DATA FOR THIS EXERCISE section start
$ cat src/rtl/pipe_hazard_ctrl.sv
// Hazard sequencer for the 5-stage pipeline: load-use bubble, taken-branch flush, data-memory wait and timeout trap.
// Optional perf counters are enabled with `define PIPE_HAZARD_CTRL_PERF_EN.
module pipe_hazard_ctrl #(
  parameter int WAIT_MAX = 15,
  parameter int CNT_W    = 8
) (
  input  logic        clk,
  input  logic        rst,
  input  logic [4:0]  id_rs,
  input  logic [4:0]  id_rt,
  input  logic        id_uses_rt,
  input  logic        ex_memread,
  input  logic [4:0]  ex_rt,
  input  logic        ex_branch_taken,
  input  logic        mem_req,
  input  logic        mem_ack,
  output logic        pc_ce,
  output logic        if_id_ce,
  output logic        id_ex_ce,
  output logic        ex_mem_ce,
  output logic        mem_wb_ce,
  output logic        if_id_flush,
  output logic        id_ex_flush,
  output logic        mem_err,
  output logic [31:0] stall_cycles,
  output logic [31:0] flush_count
);

  typedef enum logic [1:0] {RUN = 2'd0, MEM_WAIT = 2'd1, TRAP = 2'd2} state_t;

  state_t           state;
  logic [CNT_W-1:0] wcnt;
  logic             memstall;
  logic             lu;

  assign memstall = mem_req & ~mem_ack;
  assign lu = ex_memread & (ex_rt != 5'd0) &
              ((ex_rt == id_rs) | (id_uses_rt & (ex_rt == id_rt)));

  // Everything holds while reset is asserted or the pipe is trapped.
  always_comb begin
    pc_ce       = 1'b0;
    if_id_ce    = 1'b0;
    id_ex_ce    = 1'b0;
    ex_mem_ce   = 1'b0;
    mem_wb_ce   = 1'b0;
    if_id_flush = 1'b0;
    id_ex_flush = 1'b0;
    if (!rst && state != TRAP) begin
      if (memstall) begin
        pc_ce = 1'b0;
      end else if (ex_branch_taken) begin
        pc_ce       = 1'b1;
        if_id_ce    = 1'b1;
        id_ex_ce    = 1'b1;
        ex_mem_ce   = 1'b1;
        mem_wb_ce   = 1'b1;
        if_id_flush = 1'b1;
        id_ex_flush = 1'b1;
      end else if (lu) begin
        id_ex_ce    = 1'b1;
        id_ex_flush = 1'b1;
        ex_mem_ce   = 1'b1;
        mem_wb_ce   = 1'b1;
      end else begin
        pc_ce     = 1'b1;
        if_id_ce  = 1'b1;
        id_ex_ce  = 1'b1;
        ex_mem_ce = 1'b1;
        mem_wb_ce = 1'b1;
      end
    end
  end

  always_ff @(posedge clk or posedge rst) begin
    if (rst) begin
      state   <= RUN;
      wcnt    <= '0;
      mem_err <= 1'b0;
    end else begin
      case (state)
        RUN, MEM_WAIT: begin
          if (memstall) begin
            wcnt <= wcnt + CNT_W'(1);
            // This stall cycle is the WAIT_MAX-th in a row.
            if (wcnt == CNT_W'(WAIT_MAX - 1)) begin
              state   <= TRAP;
              mem_err <= 1'b1;
            end else begin
              state <= MEM_WAIT;
            end
          end else begin
            state <= RUN;
            wcnt  <= '0;
          end
        end
        default: begin
          state   <= TRAP;
          mem_err <= 1'b1;
        end
      endcase
    end
  end

`ifdef PIPE_HAZARD_CTRL_PERF_EN
  always_ff @(posedge clk or posedge rst) begin
    if (rst) begin
      stall_cycles <= '0;
      flush_count  <= '0;
    end else begin
      if (!pc_ce && state != TRAP) stall_cycles <= stall_cycles + 32'd1;
      if (if_id_flush | id_ex_flush) flush_count <= flush_count + 32'd1;
    end
  end
`else
  assign stall_cycles = 32'd0;
  assign flush_count  = 32'd0;
`endif

endmodule
`src/rtl/vme_pkg.sv`:
```
// Shared constants, register index map and FSM state type for the VME A16/D16 slave.
package vme_pkg;

    localparam logic [7:0] BASE_HI_DEF = 8'h7C;
    localparam logic [5:0] AM_A16_USER = 6'h29;
    localparam logic [5:0] AM_A16_SUP  = 6'h2D;

    localparam logic [3:0] REG_7C80 = 4'd0;
    localparam logic [3:0] REG_7C82 = 4'd1;
    localparam logic [3:0] REG_7C84 = 4'd2;
    localparam logic [3:0] REG_7C86 = 4'd3;
    localparam logic [3:0] REG_7C88 = 4'd4;
    localparam logic [3:0] REG_7C8A = 4'd5;
    localparam logic [3:0] REG_7C8C = 4'd6;
    localparam logic [3:0] REG_7C8E = 4'd7;
    localparam logic [3:0] REG_7C90 = 4'd8;
    localparam logic [3:0] REG_7C96 = 4'd9;
    localparam logic [3:0] REG_7CA0 = 4'd10;
    localparam logic [3:0] REG_7CA2 = 4'd11;
    localparam logic [3:0] REG_7CA4 = 4'd12;

    typedef enum logic [2:0] {
        ST_IDLE,
        ST_DECODE,
        ST_WAIT,
        ST_ACK,
        ST_ERR,
        ST_IGNORE,
        ST_RELEASE
    } vme_state_e;

    function automatic logic am_is_a16(input logic [5:0] am);
        return (am == AM_A16_USER) || (am == AM_A16_SUP);
    endfunction

endpackage

```
`src/rtl/vme_reg_map.sv`:
```
// Register page decode: low address byte to register index, with a mapped flag.
module vme_reg_map
    import vme_pkg::*;
(
    input  logic [7:0] off_i,
    output logic       mapped_o,
    output logic [3:0] idx_o
);

    always_comb begin
        mapped_o = 1'b1;
        idx_o    = REG_7C80;
        case (off_i)
            8'h80: idx_o = REG_7C80;
            8'h82: idx_o = REG_7C82;
            8'h84: idx_o = REG_7C84;
            8'h86: idx_o = REG_7C86;
            8'h88: idx_o = REG_7C88;
            8'h8A: idx_o = REG_7C8A;
            8'h8C: idx_o = REG_7C8C;
            8'h8E: idx_o = REG_7C8E;
            8'h90: idx_o = REG_7C90;
            8'h96: idx_o = REG_7C96;
            8'hA0: idx_o = REG_7CA0;
            8'hA2: idx_o = REG_7CA2;
            8'hA4: idx_o = REG_7CA4;
            default: mapped_o = 1'b0;
        endcase
    end

endmodule

```
`src/rtl/vme_slave_ctrl.sv`:
```
// VME A16/D16 slave cycle controller: strobe sync, decode, register strobes, DTACK*/BERR*.
//   state   | meaning
//   IDLE    | waiting for synced AS and any DS
//   DECODE  | one cycle: select/map check, issue REG_WR or REG_RD
//   WAIT    | access delay before DTACK, read data captured on exit
//   ACK     | DTACK* driven until DS released (or timeout)
//   ERR     | BERR* driven until DS released (or timeout)
//   IGNORE  | not ours or timed out; wait for AS release
//   RELEASE | bus released; wait for AS release before next cycle
module vme_slave_ctrl
    import vme_pkg::*;
#(
    parameter logic [7:0]  BASE_HI  = BASE_HI_DEF,
    parameter int unsigned WAIT_CYC = 2,
    parameter int unsigned TIMEOUT  = 255
) (
    input  logic        CLK,
    input  logic        RST,
    input  logic        AS_N,
    input  logic        DS0_N,
    input  logic        DS1_N,
    input  logic        WRITE_N,
    input  logic [5:0]  AM,
    input  logic [15:0] ADDR,
    input  logic [15:0] DATA_IN,
    output logic [15:0] DATA_OUT,
    output logic        DATA_OE,
    output logic        DTACK_N,
    output logic        BERR_N,
    output logic [3:0]  REG_IDX,
    output logic        REG_WR,
    output logic        REG_RD,
    output logic [15:0] REG_WDATA,
    input  logic [15:0] REG_RDATA,
    output logic        TIMEOUT_ERR
);

    vme_state_e  state_q, state_d;

    logic [1:0]  as_sync_q, ds0_sync_q, ds1_sync_q;
    logic        as_s, ds_any_s, ds_both_s;

    logic        write_n_q, sel_q, mapped_q;
    logic [3:0]  idx_q;
    logic [15:0] wdata_q, data_out_q;
    logic [7:0]  cnt_q;
    logic        to_err_q;

    logic        map_mapped;
    logic [3:0]  map_idx;
    logic        sel_live, go, wait_done, to_done;

    vme_reg_map u_map (
        .off_i    (ADDR[7:0]),
        .mapped_o (map_mapped),
        .idx_o    (map_idx)
    );

    assign as_s      = ~as_sync_q[1];
    assign ds_any_s  = ~ds0_sync_q[1] | ~ds1_sync_q[1];
    assign ds_both_s = ~ds0_sync_q[1] & ~ds1_sync_q[1];

    assign sel_live  = (ADDR[15:8] == BASE_HI) && (ADDR[7:6] == 2'b10) && am_is_a16(AM);
    assign go        = (state_q == ST_DECODE) && sel_q && mapped_q && ds_both_s;
    assign wait_done = cnt_q >= 8'(WAIT_CYC - 1);
    assign to_done   = cnt_q == 8'(TIMEOUT - 1);

    always_ff @(posedge CLK) begin
        if (RST) begin
            state_q <= ST_IDLE;
        end else begin
            state_q <= state_d;
        end
    end

    always_comb begin
        state_d = state_q;
        case (state_q)
            ST_IDLE: begin
                if (as_s && ds_any_s) state_d = ST_DECODE;
            end
            ST_DECODE: begin
                if (!sel_q)                       state_d = ST_IGNORE;
                else if (!mapped_q || !ds_both_s) state_d = ST_ERR;
                else                              state_d = ST_WAIT;
            end
            ST_WAIT: begin
                if (!as_s)          state_d = ST_IDLE;
                else if (wait_done) state_d = ST_ACK;
            end
            ST_ACK, ST_ERR: begin
                if (to_done)        state_d = ST_IGNORE;
                else if (!ds_any_s) state_d = ST_RELEASE;
            end
            ST_IGNORE, ST_RELEASE: begin
                if (!as_s) state_d = ST_IDLE;
            end
            default: state_d = ST_IDLE;
        endcase
    end

    always_comb begin
        DTACK_N = 1'b1;
        BERR_N  = 1'b1;
        DATA_OE = 1'b0;
        REG_WR  = 1'b0;
        REG_RD  = 1'b0;
        if (state_q == ST_ACK) begin
            DTACK_N = 1'b0;
            DATA_OE = write_n_q;
        end
        if (state_q == ST_ERR) BERR_N = 1'b0;
        if (go) begin
            REG_WR = ~write_n_q;
            REG_RD = write_n_q;
        end
    end

    // Single counter: access delay in WAIT, then timeout in ACK/ERR.
    always_ff @(posedge CLK) begin
        if (RST) begin
            as_sync_q  <= 2'b11;
            ds0_sync_q <= 2'b11;
            ds1_sync_q <= 2'b11;
            write_n_q  <= 1'b1;
            sel_q      <= 1'b0;
            mapped_q   <= 1'b0;
            idx_q      <= 4'd0;
            wdata_q    <= 16'd0;
            data_out_q <= 16'd0;
            cnt_q      <= 8'd0;
            to_err_q   <= 1'b0;
        end else begin
            as_sync_q  <= {as_sync_q[0], AS_N};
            ds0_sync_q <= {ds0_sync_q[0], DS0_N};
            ds1_sync_q <= {ds1_sync_q[0], DS1_N};
            to_err_q   <= 1'b0;
            case (state_q)
                ST_IDLE: begin
                    cnt_q <= 8'd0;
                    if (state_d == ST_DECODE) begin
                        write_n_q <= WRITE_N;
                        wdata_q   <= DATA_IN;
                        sel_q     <= sel_live;
                        mapped_q  <= map_mapped;
                        if (sel_live && map_mapped) idx_q <= map_idx;
                    end
                end
                ST_DECODE: begin
                    cnt_q <= go ? 8'd1 : 8'd0;
                end
                ST_WAIT: begin
                    if (state_d == ST_ACK) begin
                        cnt_q <= 8'd0;
                        if (write_n_q) data_out_q <= REG_RDATA;
                    end else begin
                        cnt_q <= cnt_q + 8'd1;
                    end
                end
                ST_ACK, ST_ERR: begin
                    if (to_done) begin
                        to_err_q <= 1'b1;
                        cnt_q    <= 8'd0;
                    end else begin
                        cnt_q <= cnt_q + 8'd1;
                    end
                end
                default: cnt_q <= 8'd0;
            endcase
        end
    end

    assign REG_IDX     = idx_q;
    assign REG_WDATA   = wdata_q;
    assign DATA_OUT    = data_out_q;
    assign TIMEOUT_ERR = to_err_q;

endmodule

```
<file path="src/rtl/z80_io_initiator.sv">
// Z80-style I/O bus initiator: turns one command into a single IN or OUT
// bus cycle (T1, T2, at least one TW, T3). Each T-state lasts T_CLKS clks.
// The cycle finishes with a one-clk response that carries the read data and a
// flag saying whether the cycle ran out of wait states.
module z80_io_initiator #(
  parameter int T_CLKS   = 6,
  parameter int WAIT_MAX = 255
) (
  input  logic       clk,
  input  logic       reset_n,
  input  logic       cmd_valid,
  output logic       cmd_ready,
  input  logic       cmd_write,
  input  logic [7:0] cmd_port,
  input  logic [7:0] cmd_data,
  output logic       rsp_valid,
  output logic [7:0] rsp_data,
  output logic       rsp_timeout,
  output logic [7:0] A,
  output logic [7:0] cd_out,
  output logic       cd_oe,
  input  logic [7:0] cd_in,
  output logic       iorq_n,
  output logic       rd_n,
  output logic       wr_n,
  input  logic       wait_n
);

  typedef enum logic [2:0] {
    S_IDLE = 3'd0,
    S_T1   = 3'd1,
    S_T2   = 3'd2,
    S_TW   = 3'd3,
    S_T3   = 3'd4
  } state_t;

  localparam logic [3:0] CNT_LAST = 4'(T_CLKS - 1);
  localparam logic [7:0] TW_LAST  = 8'(WAIT_MAX);

  state_t     state_q, state_d;
  logic [3:0] cnt_q, cnt_d;
  logic [7:0] tw_cnt_q, tw_cnt_d;
  logic       is_write_q, is_write_d;
  logic       timeout_q, timeout_d;
  logic [7:0] a_q, a_d;
  logic [7:0] cd_out_q, cd_out_d;
  logic       cd_oe_q, cd_oe_d;
  logic       iorq_n_q, iorq_n_d;
  logic       rd_n_q, rd_n_d;
  logic       wr_n_q, wr_n_d;
  logic       rsp_valid_q, rsp_valid_d;
  logic       rsp_timeout_q, rsp_timeout_d;
  logic [7:0] rsp_data_q, rsp_data_d;
  logic       wait_s1_q, wait_s1_d;
  logic       wait_s2_q, wait_s2_d;
  logic       cnt_last;

  // Every output comes straight from a flop (or from the state flop only).
  assign cmd_ready   = (state_q == S_IDLE);
  assign rsp_valid   = rsp_valid_q;
  assign rsp_data    = rsp_data_q;
  assign rsp_timeout = rsp_timeout_q;
  assign A           = a_q;
  assign cd_out      = cd_out_q;
  assign cd_oe       = cd_oe_q;
  assign iorq_n      = iorq_n_q;
  assign rd_n        = rd_n_q;
  assign wr_n        = wr_n_q;

  // Register all state; reset puts the bus idle with strobes released.
  always_ff @(posedge clk or negedge reset_n) begin
    if (!reset_n) begin
      state_q       <= S_IDLE;
      cnt_q         <= 4'd0;
      tw_cnt_q      <= 8'd0;
      is_write_q    <= 1'b0;
      timeout_q     <= 1'b0;
      a_q           <= 8'd0;
      cd_out_q      <= 8'd0;
      cd_oe_q       <= 1'b0;
      iorq_n_q      <= 1'b1;
      rd_n_q        <= 1'b1;
      wr_n_q        <= 1'b1;
      rsp_valid_q   <= 1'b0;
      rsp_timeout_q <= 1'b0;
      rsp_data_q    <= 8'd0;
      wait_s1_q     <= 1'b1;
      wait_s2_q     <= 1'b1;
    end else begin
      state_q       <= state_d;
      cnt_q         <= cnt_d;
      tw_cnt_q      <= tw_cnt_d;
      is_write_q    <= is_write_d;
      timeout_q     <= timeout_d;
      a_q           <= a_d;
      cd_out_q      <= cd_out_d;
      cd_oe_q       <= cd_oe_d;
      iorq_n_q      <= iorq_n_d;
      rd_n_q        <= rd_n_d;
      wr_n_q        <= wr_n_d;
      rsp_valid_q   <= rsp_valid_d;
      rsp_timeout_q <= rsp_timeout_d;
      rsp_data_q    <= rsp_data_d;
      wait_s1_q     <= wait_s1_d;
      wait_s2_q     <= wait_s2_d;
    end
  end

  // Next-state and bus-output logic; each T-state advances on the last clk of its T_CLKS window.
  always_comb begin
    state_d       = state_q;
    cnt_d         = cnt_q;
    tw_cnt_d      = tw_cnt_q;
    is_write_d    = is_write_q;
    timeout_d     = timeout_q;
    a_d           = a_q;
    cd_out_d      = cd_out_q;
    cd_oe_d       = cd_oe_q;
    iorq_n_d      = iorq_n_q;
    rd_n_d        = rd_n_q;
    wr_n_d        = wr_n_q;
    rsp_valid_d   = 1'b0;
    rsp_timeout_d = 1'b0;
    rsp_data_d    = rsp_data_q;
    wait_s1_d     = wait_n;
    wait_s2_d     = wait_s1_q;
    cnt_last      = (cnt_q == CNT_LAST);

    if (state_q != S_IDLE) begin
      cnt_d = cnt_last ? 4'd0 : cnt_q + 4'd1;
    end

    case (state_q)
      S_IDLE: begin
        cnt_d = 4'd0;
        if (cmd_valid) begin
          // Command fields are captured once here; later cmd_* changes are ignored.
          state_d    = S_T1;
          is_write_d = cmd_write;
          a_d        = cmd_port;
          timeout_d  = 1'b0;
          tw_cnt_d   = 8'd0;
          if (cmd_write) begin
            cd_out_d = cmd_data;
            cd_oe_d  = 1'b1;
          end
        end
      end
      S_T1: begin
        if (cnt_last) begin
          state_d  = S_T2;
          iorq_n_d = 1'b0;
          if (is_write_q) wr_n_d = 1'b0;
          else            rd_n_d = 1'b0;
        end
      end
      S_T2: begin
        // The first TW is unconditional: the automatic I/O wait state.
        if (cnt_last) begin
          state_d  = S_TW;
          tw_cnt_d = 8'd1;
        end
      end
      S_TW: begin
        if (cnt_last) begin
          if (wait_s2_q) begin
            state_d = S_T3;
          end else if (tw_cnt_q == TW_LAST) begin
            state_d   = S_T3;
            timeout_d = 1'b1;
          end else begin
            tw_cnt_d = tw_cnt_q + 8'd1;
          end
        end
      end
      S_T3: begin
        if (cnt_last) begin
          state_d       = S_IDLE;
          iorq_n_d      = 1'b1;
          rd_n_d        = 1'b1;
          wr_n_d        = 1'b1;
          cd_oe_d       = 1'b0;
          rsp_valid_d   = 1'b1;
          rsp_timeout_d = timeout_q;
          if (!is_write_q) rsp_data_d = cd_in;
        end
      end
      default: begin
        state_d = S_IDLE;
      end
    endcase
  end

endmodule

</file>
### src/rtl/pipeline_pkg.sv
// Shared MEM-stage definitions: datapath widths, store-buffer depth,
// the buffer entry layout and word-address extraction.
package pipeline_pkg;

  localparam int unsigned ADDR_W   = 32;
  localparam int unsigned DATA_W   = 32;
  localparam int unsigned SB_DEPTH = 4;

  typedef struct packed {
    logic              valid;
    logic [ADDR_W-1:0] addr;
    logic [DATA_W-1:0] data;
  } sb_entry_t;

  // Stores and loads are word-granular; the byte offset never takes part in a match.
  function automatic logic [ADDR_W-3:0] word_addr(input logic [ADDR_W-1:0] a);
    return a[ADDR_W-1:2];
  endfunction

endpackage

### src/rtl/store_buffer_fwd.sv
// Load forwarding search: returns the data of the youngest live entry whose
// word address matches the load address.
module store_buffer_fwd
  import pipeline_pkg::*;
#(
  parameter  int unsigned DEPTH = SB_DEPTH,
  localparam int unsigned PTR_W = $clog2(DEPTH)
) (
  input  sb_entry_t         i_entries [DEPTH],
  input  logic [PTR_W-1:0]  i_head,
  input  logic [PTR_W:0]    i_count,
  input  logic [ADDR_W-1:0] i_ld_addr,
  output logic              o_hit,
  output logic [DATA_W-1:0] o_data
);

  logic [PTR_W-1:0] w_idx;

  // Walk oldest to youngest from head so a later match overrides an earlier one;
  // this stays correct when the live window wraps past the end of the array.
  always_comb begin
    o_hit  = 1'b0;
    o_data = '0;
    w_idx  = '0;
    for (int unsigned i = 0; i < DEPTH; i++) begin
      w_idx = i_head + PTR_W'(i);
      if (((PTR_W+1)'(i) < i_count) && i_entries[w_idx].valid &&
          (word_addr(i_entries[w_idx].addr) == word_addr(i_ld_addr))) begin
        o_hit  = 1'b1;
        o_data = i_entries[w_idx].data;
      end
    end
  end

endmodule

### src/rtl/store_buffer.sv
// MEM-stage store buffer: queues committed stores, drains one per idle cycle
// into the single-port data memory and forwards buffered data to loads.
module store_buffer #(
  parameter  int unsigned DEPTH  = pipeline_pkg::SB_DEPTH,
  parameter  int unsigned ADDR_W = pipeline_pkg::ADDR_W,
  parameter  int unsigned DATA_W = pipeline_pkg::DATA_W,
  localparam int unsigned PTR_W  = $clog2(DEPTH)
) (
  input  logic              clk,
  input  logic              rst,
  input  logic              st_valid,
  input  logic [ADDR_W-1:0] st_addr,
  input  logic [DATA_W-1:0] st_data,
  input  logic              ld_valid,
  input  logic [ADDR_W-1:0] ld_addr,
  output logic [DATA_W-1:0] ld_data,
  output logic              full,
  output logic              empty,
  output logic [ADDR_W-1:0] dm_address,
  output logic [DATA_W-1:0] dm_WD,
  output logic              dm_Mem_write,
  input  logic [DATA_W-1:0] dm_RD
);
  import pipeline_pkg::*;

  sb_entry_t         r_entries [DEPTH];
  logic [PTR_W-1:0]  r_head;
  logic [PTR_W-1:0]  r_tail;
  logic [PTR_W:0]    r_count;

  logic              w_full;
  logic              w_empty;
  logic              w_enq;
  logic              w_drain;
  logic              w_hit;
  logic [DATA_W-1:0] w_fwd_data;

  assign w_full  = (r_count == (PTR_W+1)'(DEPTH));
  assign w_empty = (r_count == '0);
  assign full    = w_full;
  assign empty   = w_empty;
  assign w_enq   = st_valid && !w_full;

  // A load owns the shared address port; otherwise the oldest entry drains.
  always_comb begin
    dm_address   = '0;
    dm_WD        = '0;
    dm_Mem_write = 1'b0;
    w_drain      = 1'b0;
    if (ld_valid) begin
      dm_address = ld_addr;
    end else if (!w_empty) begin
      dm_address   = r_entries[r_head].addr;
      dm_WD        = r_entries[r_head].data;
      dm_Mem_write = rst;
      w_drain      = 1'b1;
    end
  end

  store_buffer_fwd #(
    .DEPTH (DEPTH)
  ) u_fwd (
    .i_entries (r_entries),
    .i_head    (r_head),
    .i_count   (r_count),
    .i_ld_addr (ld_addr),
    .o_hit     (w_hit),
    .o_data    (w_fwd_data)
  );

  assign ld_data = w_hit ? w_fwd_data : dm_RD;

  // Enqueue and drain never target the same slot: tail==head only when
  // the buffer is empty (no drain) or full (no enqueue).
  always_ff @(posedge clk) begin
    if (!rst) begin
      r_head  <= '0;
      r_tail  <= '0;
      r_count <= '0;
      for (int unsigned i = 0; i < DEPTH; i++) begin
        r_entries[i].valid <= 1'b0;
      end
    end else begin
      if (w_enq) begin
        r_entries[r_tail] <= '{valid: 1'b1, addr: st_addr, data: st_data};
        r_tail            <= r_tail + PTR_W'(1);
      end
      if (w_drain) begin
        r_entries[r_head].valid <= 1'b0;
        r_head                  <= r_head + PTR_W'(1);
      end
      case ({w_enq, w_drain})
        2'b10:   r_count <= r_count + (PTR_W+1)'(1);
        2'b01:   r_count <= r_count - (PTR_W+1)'(1);
        default: r_count <= r_count;
      endcase
    end
  end

endmodule

### config.mk
export PLATFORM = sky130hd
export DESIGN_NAME = store_buffer
export DESIGN_NICKNAME = d
export VERILOG_FILES = /design/src/rtl/pipeline_pkg.sv /design/src/rtl/store_buffer_fwd.sv /design/src/rtl/store_buffer.sv
export SDC_FILE = /design/constraint.sdc
export NUM_CORES = 1
export LEC_CHECK = 0
export ABC_AREA = 1
export BUFFER_PORTS_ARGS = -buffer_cell sky130_fd_sc_hd__buf_2
export CAP_MARGIN = 10
export CORE_UTILIZATION = 40
export DETAILED_ROUTE_END_ITERATION = 10
export PLACE_DENSITY_LB_ADDON = 0.12
export SYNTH_ARGS = -nofsm -noshare
export SYNTH_HDL_FRONTEND = slang
export SYNTH_SLANG_ARGS = --single-unit
export TNS_END_PERCENT = 20
### constraint.sdc
create_clock -name clk -period 4.7 [get_ports clk]
set_input_delay 0.47 -clock clk [delete_from_list [all_inputs] [get_ports clk]]
set_output_delay 0.47 -clock clk [all_outputs]
set_load 0.005 [all_outputs]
DATA FOR THIS EXERCISE section end
→ **EXERCISE BRIEF**: Every line holding the word "memory" should be copied out of the records above.

→ **EXERCISE RESPONSE**:
// Hazard sequencer for the 5-stage pipeline: load-use bubble, taken-branch flush, data-memory wait and timeout trap.
// into the single-port data memory and forwards buffered data to loads.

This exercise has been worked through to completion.